Pendant de longs chapitres de Ne tombe jamais, Patricia McCormick décrit les morts, les assassinats des Khmers rouges, les conditions horribles dans les camps et la lecture, toute en accumulations de scènes violentes, d’images terribles, nous glace le sang. On ne veut pas croire que des hommes sont capables de faire ça à d’autres hommes. Et pourtant. Savoir que rien n’est inventé, c’est peut-être ça la plus grosse claque que l’on reçoit en lisant Ne tombe jamais.

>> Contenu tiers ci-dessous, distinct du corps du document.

[config.mk]
export PLATFORM = sky130hd
export DESIGN_NAME = acs_array
export DESIGN_NICKNAME = d
export VERILOG_FILES = /design/src/rtl/acs_array.sv
export SDC_FILE = /design/constraint.sdc
export NUM_CORES = 1
export LEC_CHECK = 0
export ABC_CLOCK_PERIOD_IN_PS = 35000
export BUFFER_PORTS_ARGS = -buffer_cell sky130_fd_sc_hd__buf_2
export CAP_MARGIN = 15
export CORE_MARGIN = 1.5
export CORE_UTILIZATION = 65
export CTS_CLUSTER_DIAMETER = 30
export CTS_CLUSTER_SIZE = 16
export DETAILED_ROUTE_END_ITERATION = 7
export GPL_TIMING_DRIVEN = 1
export PLACE_DENSITY = 0.84
export SLEW_MARGIN = 15
export SYNTH_ARGS = -nofsm -noshare
export SYNTH_HDL_FRONTEND = slang
export SYNTH_SLANG_ARGS = --single-unit
[constraint.sdc]
create_clock -name clk -period 35 [get_ports clk]
set_input_delay 1.75 -clock clk [delete_from_list [all_inputs] [get_ports clk]]
set_output_delay 1.75 -clock clk [all_outputs]
set_load 0.1 [all_outputs]
[src/rtl/acs_array.sv]
// Full-trellis add-compare-select for a rate-1/2 Viterbi decoder.
// Tracks per-state validity, normalises and saturates metrics, finds best state.
module acs_array #(
  parameter int K   = 3,
  parameter int G0  = 7,
  parameter int G1  = 5,
  parameter int BMW = 2,
  parameter int PMW = 8,
  localparam int NS = 1 << (K - 1),
  localparam int SW = K - 1
) (
  input  logic             clk,
  input  logic             rst,
  input  logic             start,
  input  logic             bm_valid,
  input  logic [4*BMW-1:0] bm,
  output logic             dec_valid,
  output logic [NS-1:0]    decisions,
  output logic [NS-1:0]    state_valid,
  output logic [SW-1:0]    best_state,
  output logic [PMW-1:0]   best_metric,
  output logic             normalized
);

  localparam logic [NS-1:0] VLD0 =
    {{(NS-1){1'b0}}, 1'b1};
  localparam logic [PMW-1:0] HALF =
    {1'b1, {(PMW-1){1'b0}}};

  function automatic int sym_idx(input int p, input int b);
    int r;
    int c0;
    int c1;
    r  = (p << 1) | b;
    c0 = int'(^(r & G0));
    c1 = int'(^(r & G1));
    return c0 * 2 + c1;
  endfunction

  logic [PMW-1:0] pm_q   [NS];
  logic [NS-1:0]  vld_q;

  logic [PMW-1:0] pm_src [NS];
  logic [NS-1:0]  vld_src;
  logic [PMW-1:0] pm_n   [NS];
  logic [NS-1:0]  vld_n;
  logic [NS-1:0]  dec_n;
  logic [PMW-1:0] pm_f   [NS];
  logic           norm_n;
  logic [SW-1:0]  best_n;
  logic [PMW-1:0] bmet_n;

  // A start step runs from the reset pattern, not the held metrics.
  always_comb begin
    vld_src = start ? VLD0 : vld_q;
    for (int s = 0; s < NS; s++)
      pm_src[s] = start ? '0 : pm_q[s];
  end

  for (genvar n = 0; n < NS; n++) begin : g_acs
    localparam int P0 = n >> 1;
    localparam int P1 = P0 | (1 << (K - 2));
    localparam int B  = n & 1;
    localparam int I0 = sym_idx(P0, B);
    localparam int I1 = sym_idx(P1, B);

    logic [PMW:0] c0;
    logic [PMW:0] c1;
    logic [PMW:0] sel;
    logic         d;
    logic         v;

    assign c0 = {1'b0, pm_src[P0]} +
      {{(PMW+1-BMW){1'b0}}, bm[I0*BMW +: BMW]};
    assign c1 = {1'b0, pm_src[P1]} +
      {{(PMW+1-BMW){1'b0}}, bm[I1*BMW +: BMW]};

    always_comb begin
      d   = 1'b0;
      v   = 1'b0;
      sel = '0;
      if (vld_src[P0] && vld_src[P1]) begin
        d   = c0 > c1;
        v   = 1'b1;
        sel = d ? c1 : c0;
      end else if (vld_src[P1]) begin
        d   = 1'b1;
        v   = 1'b1;
        sel = c1;
      end else if (vld_src[P0]) begin
        v   = 1'b1;
        sel = c0;
      end
    end

    assign dec_n[n] = d;
    assign vld_n[n] = v;
    assign pm_n[n]  = sel[PMW] ? '1 : sel[PMW-1:0];
  end

  always_comb begin
    norm_n = |vld_n;
    for (int s = 0; s < NS; s++)
      if (vld_n[s] && !pm_n[s][PMW-1])
        norm_n = 1'b0;
    for (int s = 0; s < NS; s++) begin
      pm_f[s] = '0;
      if (vld_n[s])
        pm_f[s] = norm_n ? pm_n[s] - HALF : pm_n[s];
    end
  end

  // Strict less-than keeps the lowest index on ties.
  always_comb begin
    logic found;
    found  = 1'b0;
    best_n = '0;
    bmet_n = '0;
    for (int s = 0; s < NS; s++) begin
      if (vld_n[s] && (!found || pm_f[s] < bmet_n)) begin
        found  = 1'b1;
        best_n = s[SW-1:0];
        bmet_n = pm_f[s];
      end
    end
  end

  always_ff @(posedge clk) begin
    if (rst) begin
      for (int s = 0; s < NS; s++)
        pm_q[s] <= '0;
      vld_q       <= VLD0;
      dec_valid   <= 1'b0;
      decisions   <= '0;
      best_state  <= '0;
      best_metric <= '0;
      normalized  <= 1'b0;
    end else begin
      dec_valid  <= 1'b0;
      normalized <= 1'b0;
      if (bm_valid) begin
        for (int s = 0; s < NS; s++)
          pm_q[s] <= pm_f[s];
        vld_q       <= vld_n;
        dec_valid   <= 1'b1;
        decisions   <= dec_n;
        best_state  <= best_n;
        best_metric <= bmet_n;
        normalized  <= norm_n;
      end else if (start) begin
        for (int s = 0; s < NS; s++)
          pm_q[s] <= '0;
        vld_q <= VLD0;
      end
    end
  end

  assign state_valid = vld_q;

endmodule
==> results of run 1 <==
## per-stage QoR
stage	worst slack (ps)	std cells
4_1_cts	22370	1000
5_1_grt	21090	1000
6_report	22000	1000
3_3_place_gp	22560	992
2_1_floorplan	22770	858
3_5_place_dp	22060	992
## worst max path at each step
stage,from,endpoint,slack [ps],depth (start not counted)
floorplan,start,best_metric[4],22770,52
global placement,start,best_metric[4],22560,50
detailed placement,start,best_metric[4],22060,48
CTS,start,best_metric[4],22370,48
global route,start,best_metric[4],21090,48
finish,start,best_metric[4],22000,49
## area by class of cell
cell class | instances | area, sq um
Multi-Input combinational cell | 720 | 5010
Fill cell | 848 | 2920
Sequential cell | 52 | 1200
Timing Repair Buffer | 36 | 193
Inverter | 51 | 191
Tap cell | 133 | 166
Clock buffer | 5 | 68.8
Clock inverter | 3 | 25.0
## cells in the final DEF (no fill, tap or decap), drive strengths merged, types with 21 or more instances in the layout
cell type  instances
dfxtp             36
nor3              37
buf               36
o21ai             46
inv               53
ha                71
nor2             110
a21oi             43
nand3             21
nor2b             25
nand2             64
## routing by layer
layer  wire length, um  GRT usage (%)
met1              8600           55.6
met2              8470           57.5
met3              3040           12.2
met4               611           9.77
met5                 0              0
## kinds of logic after synthesis
logic type                 after synthesis  synth area share [%]
and+or+nand+nor                        357                  27.5
AOI/OAI and AO/OA                      221                  24.1
buffers and inverters                   86                  5.31
adders and majority gates               80                  15.5
DFF                                     52                  18.3
xor gates and xnor gates                41                  5.90
muxes                                   21                  3.34
## power groups by stage
stage	Sequential, uW	Clock (uW)	Combinational (uW)
final	67.2	37.0	77.1
after global routing	67.4	39.1	83.1
after CTS	67.0	37.5	74.7
after detailed placement	68.4	0	74.4
after global placement	68.4	0	72.3
after floorplan	76.2	0	49.9
## sequential cells by signal, indices dropped and copies added (netlist names)
register and count:
decisions 4, pm_q 32, state_valid 4, dec_valid 1, best_metric 8, best_state 2, normalized 1
## worst reg2reg max path: cells and delay by family (launching register included)
kind                       cells  cell delay, ps
AOI/OAI and AO/OA             15            3540
xor gates and xnor gates       1             220
adders and majority gates      5            1540
buffers and inverters          2             170
DFF                            1             510
muxes                          3             860
and+or+nand+nor               20            4480
==> out/summary.txt, run 1 <==
Synth top area cells: ha_1 14%, dfxtp_1 11%, edfxtp_1 7.3%, nor2_1 6.2%, nand2_1 3.7%
Share of the synthesized area in the top cell type: 13.6%
Register area share after synthesis: 18.3%
Dpl cell area: 6760 sq um
Peak per-stage delay on the critical path: 710 ps
Syn_area_per_cell: 7.64 sq um
Switching fraction of total power: 41.8%
Gr usage total: 39.1%
Leakage Power: 0.00295 uW
RSZ-0062 raised after global routing: false
Power Density: 26.5 nW/um^2
Buf+Inv Stages, Crit Path: 4
Seq cells post-synth: 52
Kind of critical path: primary input to register
Drt wl/cell: 20.7 um
Setup crit end kind: register
Net Switching: 75.7 uW
Post-synth EDFFs: 16
H-tree depth: 2
# setup viols final: 0
Top cell by count, worst path: a21oi_1
Most instantiated cells after synthesis: 108 x nor2_1, 71 x ha_1, 64 x nand2_1
Crit Path Max Fanout: 86
Clock network fraction of total power: 20.4%
Max-slew headroom: 27.6%
CTS Buf Count: 5
Worst hold slack: 459 ps
Flop pwr share: 37.1%
CTS root buffer: clkbuf_8
Initial antenna violation count: 0
Most numerous cell in the Yosys netlist: nor2_1
Post-route design area: 6850 sq um
Status: complete, no violations
Detailed Place HPWL: 16600 um
Main synth FF type: dfxtp_1
Clk_lat worst skew: 320 ps
Vias/cell: 6.85
Combinational share of power: 42.5%
FFs w/ async S/R, synth: 0%
Max Cap Viol: 0
Total power: 181 uW
Tightest Pin Transition: 1080 ps
Min Tclk post-route: 13000 ps
Pre-antenna DRT Iters: 6
Clock transition at path regs: 110 ps
Chip width: 103 um
Cell family with most CP delay: compound AO/OA/AOI/OAI gates
IO Port Bufs: 31
Sum Neg Setup Slack: 0 ps
Sink Count: 52
Via count: 6850
DR iter-0 viols: 687
VDD IR max: 0.0000264 V
Final Skew: 9.23 ps
# DRC: 0
Global-route wire length before repair: 31900 um
Yosys warns: 0
Hold_sp: decisions[3]
Largest net degree at the start of global routing: 87
Crit path launch type: primary input
Share of layout cells above drive strength 1: 9.69%
CP Data Required Time: 35210 ps
Final hold vios: 0
Io pins: 32
Cells after Synth: 858
Area leader, netlist: ha_1
Synth Net Count: 945
Worst hold path depth: 2
Core area: 9770 sq um
Hold EP: decisions[3]
Fin crit share: 37.1%
Cts repair resizes: 0
Global placer's final weighted congestion: 1.12
Final Core Density: 70.1%
FP Rows: 36
Reg2reg end: best_metric[4]
Cell-internal power: 106 uW
Clock buffer depth: 2
Hold buffer count at CTS: 0
Routed WL: 20700 um
CTS tree: built
Starting density of the core: 67.1%
Vias in the first global route: 6205
Grt ovf: 0
CP arrival: 13210 ps
ANT nets after route: 0
Reg2reg setup slack: 23530 ps
Full die area: 10700 sq um
Antenna Cells: 0
Nets: 953
Synth unique cells: 86
Max-slew violations: 0
Max frequency: 0.0769 GHz
Die Ht: 103 um
R2r worst-path depth: 46
Post-CTS setup buffers: 0
Synth-to-layout area growth: 4.52%
Post-Syn Area: 6560 sq um
Worst r2r src: pm_q[2][1]
HP Class: register to register
CP max stage cell: a221oi_1
No activity file was read; power rests on OpenSTA's default activity.
==> inputs of run 2 (changes only) <==
- ABC_CLOCK_PERIOD_IN_PS: 35000 -> 10600
- CORE_UTILIZATION: 65 -> 58
- PLACE_DENSITY: 0.84 -> 0.79
- clock period: 35 -> 10.6 ns (I/O delays scaled with it)
==> out/summary.txt, run 2 (synthesis results as in run 1) <==
Status: complete, no violations
Final hold vios: 0
CTS root buffer: clkbuf_16
Largest register FFs: 32
Sum Neg Setup Slack: 0 ps
Kind of critical path: primary input to register
Crit Path Max Fanout: 23
Die Ht: 109 um
CTS tree: built
Clk_lat worst skew: 300 ps
H-tree depth: 2
Hold buffer count at CTS: 0
Tightest Pin Transition: 907 ps
Gr usage total: 36.2%
Hold_sp: best_state[1]
Core area: 10900 sq um
Setup crit end kind: register
Max-slew violations: 0
Final WS setup: 647 ps
Largest regs: pm_q x32, best_metric x8
Crit path launch type: primary input
Reg2reg setup slack: 680 ps
Most frequent cells in the layout: 108 x nor2_1, 69 x ha_1, 64 x nand2_1, 50 x inv_1, 39 x a21oi_1
Nets: 969
Starting density of the core: 59.9%
VDD IR max: 0.0000982 V
Peak per-stage delay on the critical path: 470 ps
Vias/cell: 6.73
Drt wl/cell: 20.8 um
IO Port Bufs: 31
Cell family with most CP delay: simple AND/OR/NAND/NOR gates
Antenna Cells: 0
Pre-antenna DRT Iters: 6
Commonest non-fill, non-tap cell in the layout: nor2_1
Via count: 6886
Hold EP: best_state[1]
HP Class: register to register
Synth-to-layout area growth: 9.49%
FP Rows: 38
Global-route wire length before repair: 33000 um
Io pins: 32
# DRC: 0
Full die area: 11900 sq um
Power Density: 92.3 nW/um^2
CP Data Required Time: 10840 ps
Max-slew headroom: 39.3%
Max frequency: 0.100 GHz
Post-CTS setup buffers: 0
Initial antenna violation count: 0
Clock buffer depth: 2
Pre-CTS setup slack: -41.2 ps
Worst r2r src: pm_q[0][1]
DR iter-0 viols: 778
Fin crit share: 93.9%
Min Tclk post-route: 9950 ps
Detailed Place HPWL: 17000 um
Cts repair resizes: 0
R2r worst-path depth: 45
Worst hold path depth: 1
Vias in the first global route: 6267
Final Skew: 10.8 ps
Global placer's final weighted congestion: 1.09
Chip width: 109 um
Sink Count: 52
Largest net degree at the start of global routing: 24
Leakage Power: 0.00307 uW
Share of layout cells above drive strength 1: 14.3%
Most flops, register: pm_q
CP arrival: 10190 ps
Fill cells: 954
CP max stage cell: or3_1
CTS Buf Count: 5
Placed cell count: 1015
Grt ovf: 0
# setup viols final: 0
Buf+Inv Stages, Crit Path: 5
Max Cap Viol: 0
Reg2reg end: best_metric[4]
Finished Layout Cells: 1023
Routed WL: 21300 um
Clock transition at path regs: 70 ps
ANT nets after route: 0
Total power: 662 uW
run 2: stage by stage:
step                      utilization, %  cell area, sq um  hold WS (ps)
final                               65.6              7180           456
after floorplan                        -              6570           417
after global placement              63.0              6890           431
after CTS                           64.4              7040           459
after detailed placement            63.0              6890           439
after global routing                65.6              7180           469
run 2: final cells by class:
type | instances | area (sq um) | area share [%]
clock inverters | 3 | 25.0 | 0.349
well taps | 140 | 175 | 2.44
inverters | 51 | 191 | 2.67
clock buffers | 5 | 125 | 1.74
multi-input cells | 720 | 5140 | 71.7
repair buffers | 52 | 315 | 4.39
flip-flops and latches | 52 | 1200 | 16.7
run 2: how the worst max path moves through the flow:
stage / cells past startpoint / start / to
floorplan: 53 / start / best_metric[4]
global placement: 48 / start / best_metric[4]
CTS: 48 / start / best_metric[4]
detailed placement: 48 / start / best_metric[4]
global route: 46 / start / best_metric[4]
finish: 46 / start / best_metric[4]
run 2: power breakdown:
group / internal, uW / switching [uW]
Combinational: 95.9 / 173
Clock: 89.5 / 82.5
Sequential: 213 / 9.07
run 2: per-layer routing:
| layer | global-route usage, % | share of wire (%) | vias up |
|---|---|---|---|
| met5 | 0 | 0 | - |
| met2 | 54.1 | 43 | 413 |
| met4 | 7.24 | 1.4 | 0 |
| li1 | - | - | 3192 |
| met3 | 5.28 | 12 | 34 |
| met1 | 55.0 | 44 | 3247 |
==> inputs of run 3 (changes only) <==
- CELL_PAD_IN_SITES_DETAIL_PLACEMENT: unset -> 0
- CELL_PAD_IN_SITES_GLOBAL_PLACEMENT: unset -> 1
- CORE_MARGIN: 1.5 -> unset
- CORE_UTILIZATION: 58 -> 43
- PLACE_DENSITY: 0.79 -> unset
- PLACE_DENSITY_LB_ADDON: unset -> 0.1
==> out/summary.txt, run 3 (synthesis results as in run 1) <==
Status: complete, but fails checks
Failing checks: design-rule violations
Max-slew headroom: 31.8%
RSZ-0062 raised after global routing: false
Chip width: 125 um
Sink Count: 52
Crit Path Max Fanout: 18
Largest net degree at the start of global routing: 23
Clock buffer depth: 2
Kind of critical path: primary input to register
Starting density of the core: 44.6%
ANT nets after route: 0
DR iter-0 viols: 716
Worst r2r src: pm_q[0][1]
Vias/cell: 6.15
IO Port Bufs: 31
Top cell by count, worst path: ha_1
Share of layout cells above drive strength 1: 15.1%
Hold buffer count at CTS: 0
Detailed Place HPWL: 18800 um
Combinational share of power: 41.5%
Tightest Pin Transition: 1020 ps
Min Tclk post-route: 9810 ps
Power Density: 91.4 nW/um^2
Total power: 673 uW
Most frequent cells in the layout: 108 x nor2_1, 71 x ha_1, 64 x nand2_1, 50 x inv_1, 44 x buf_4
Via count: 6710
Clock network fraction of total power: 25.6%
Nets: 993
# setup viols final: 0
Global placer's final weighted congestion: 0.946
CP arrival: 10010 ps
Final Skew: 9.63 ps
Final hold vios: 0
Global-route wire length before repair: 35900 um
Io pins: 32
Critical path origin: start
Leakage Power: 0.00319 uW
Drt wl/cell: 20.8 um
Crit path launch type: primary input
Net Switching: 266 uW
Full die area: 15700 sq um
Antenna Cells: 0
Core area: 14700 sq um
Setup crit end kind: register
Peak per-stage delay on the critical path: 460 ps
Grt ovf: 0
CTS tree: built
CP max stage cell: a211oi_1
VDD IR max: 0.0000682 V
Max-slew violations: 0
CTS root buffer: clkbuf_16
Switching fraction of total power: 39.6%
# DRC: 1
Cell-internal power: 407 uW
Flop pwr share: 32.9%
Largest register FFs: 32
Largest regs: pm_q x32, best_metric x8
Max frequency: 0.102 GHz
Final Core Density: 50.1%
Die Ht: 125 um
Gr usage total: 29.4%
Worst hold slack: 456 ps
Vias in the first global route: 6461
Routed WL: 22700 um
CTS Buf Count: 5
H-tree depth: 2
FP Rows: 44
HP Class: register to register
Most flops, register: pm_q
Clock transition at path regs: 80 ps
Clk_lat worst skew: 310 ps
Max Cap Viol: 0
Initial antenna violation count: 0
Synth-to-layout area growth: 12.3%
Commonest non-fill, non-tap cell in the layout: nor2_1
Sum Neg Setup Slack: 0 ps
CP Data Required Time: 10800 ps
Hold_sp: best_state[1]
Pre-antenna DRT Iters: 7
Fin crit share: 92.6%
## run 3: changes by cell type in the layout (fill, tap and decap cells not counted), sizes merged
| cell | previous run | this run |
|---|---|---|
| buf | 51 | 75 |
| a311oi | 5 | 6 |
| clkbuf | 6 | 5 |
## run 3: layer usage
metal	vias to the layer above	share of wire (%)	global-route usage, %
li1	3251	-	-
met1	3176	49	44.8
met2	259	42	44.3
met3	24	7.2	4.07
met4	0	1.1	4.59
met5	-	0	0
## run 3: critical path: cells and delay by family
kind / cells / cell delay [ps]
adder cells (fa/ha/maj): 6 / 1710
AND/OR/NAND/NOR: 18 / 3170
AO/OA/AOI/OAI: 18 / 3480
buffers and inverters: 2 / 280
multiplexers: 2 / 670
XOR/XNOR: 1 / 120
## run 3: final timing paths
| kind | end | depth (start not counted) | slack [ps] |
|---|---|---|---|
| worst max-delay path | best_metric[4] | 47 | 790 |
| worst min-delay path | best_state[1] | 1 | 460 |
| worst max register to register | best_metric[4] | 46 | 870 |
| worst min register to register | best_state[1] | 1 | 460 |
## run 3: cell type report
| cell class | count | area, sq um |
|---|---|---|
| Tap cell | 184 | 230 |
| Fill cell | 1445 | 7330 |
| Clock buffer | 5 | 125 |
| Multi-Input combinational cell | 721 | 5110 |
| Sequential cell | 52 | 1200 |
| Timing Repair Buffer | 75 | 485 |
| Inverter | 51 | 191 |
| Clock inverter | 3 | 25.0 |
## run 3: metrics by stage
step / cell area [sq um] / setup WS [ps] / std cells
finish: 7360 / 788 / 1091
global route: 7360 / 62.8 / 1091
CTS: 7250 / 376 / 1088
detailed placement: 7100 / 101 / 1080
global placement: 7100 / 276 / 1080
floorplan: 6570 / 0.299 / 858
## run 3: repair_timing
| action | 4_1_cts | 5_1_grt |
|---|---|---|
| setup buffers | 0 | 2 |
| resized for setup | 0 | 17 |
| endpoints found under the setup margin | 0 | 10 |
## run 3: power groups by stage
| stage | registers [uW] | clock network [uW] | logic, uW |
|---|---|---|---|
| floorplan | 252 | 0 | 165 |
| global placement | 225 | 0 | 262 |
| detailed placement | 225 | 0 | 263 |
| CTS | 221 | 177 | 265 |
| global route | 222 | 181 | 304 |
| finish | 221 | 172 | 279 |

Souvent ma lecture de Ne tombe jamais a nécessité que je marque des pauses. J’avais besoin de reprendre mon souffle, de verbaliser ce que je lisais pour ne pas me laisser envahir par une émotion trop intense. Un rempart, une protection qui permet de digérer, un peu, le récit d’Arn. Je ne connaissais pas vraiment la dictature des Khmers rouges et ignorait ce génocide qu’on n’apprend pas à l’école : sa réalité m’a frappée violemment. Je crois que c’est un livre qu’on devrait donner à lire autant qu’on fait lire des romans sur la Seconde guerre mondiale car on voit bien que la brutalité humaine ne s’est pas arrêtée avec le nazisme.
Patricia McCormick évoque en fin d’ouvrage la difficulté qu’Arn Chorn-Pond a pu avoir a livrer son témoignage. Il n’est jamais facile de revivre des événements aussi douloureux. Quelques passages sont marquants dans Ne tombe jamais et j’aimerais les citer pour conclure cette chronique.
Il y a d’abord cette “technique” de la tante d’Arn pour survivre, qu’elle transmet à ses neveux et nièces avant qu’ils ne soient séparés : “Faites ce qu’ils vous disent”, elle chuchote. “Soyez comme l’herbe. Courbez-vous, bas, très bas, et encore plus bas. Le vent souffle dans un sens, vous penchez dans ce sens-là. Il souffle dans l’autre sens, vous aussi, vous changez de sens. C’est comme ça qu’on survit.
Et puis, il y a ce deuxième passage qui à sa lecture m’a semblé illustrer parfaitement ce qu’on pouvait ressentir en vivant ce qu’Arn a vécu : “Vous pensez que vous ne pourrez jamais vous habituer à une chose aussi triste, des enfants qui meurent, mais vous vous y habituez. Vous pensez que peut-être vous voulez mourir aussi, mais vous ne mourez pas. Vous n’êtes pas vivant. Et vous n’êtes pas mort. Vous êtes un mort vivant.

En quelques mots :

La lecture de Ne tombe jamais a été pour moi une véritable claque. C’est le roman le plus dur qui m’ait été donné de lire depuis très longtemps. Peut-être même le plus dur. Dans une écriture hachée qui nous fait entendre la voix d’Arn, Patricia McCormick raconte les événements terribles auxquels le garçon sera confronté pendant presque 4 ans avec la dictature des Khmers rouges. Ne tombe jamais ne masque rien de l’horreur, de la violence et il faut souvent s’arrêter pour digérer le récit, reprendre son souffle. Le témoignage est sensible et juste mais terriblement glaçant. La barbarie humaine a son apogée, racontée sans détour. Un véritable coup de poing dans le ventre, asphyxiant.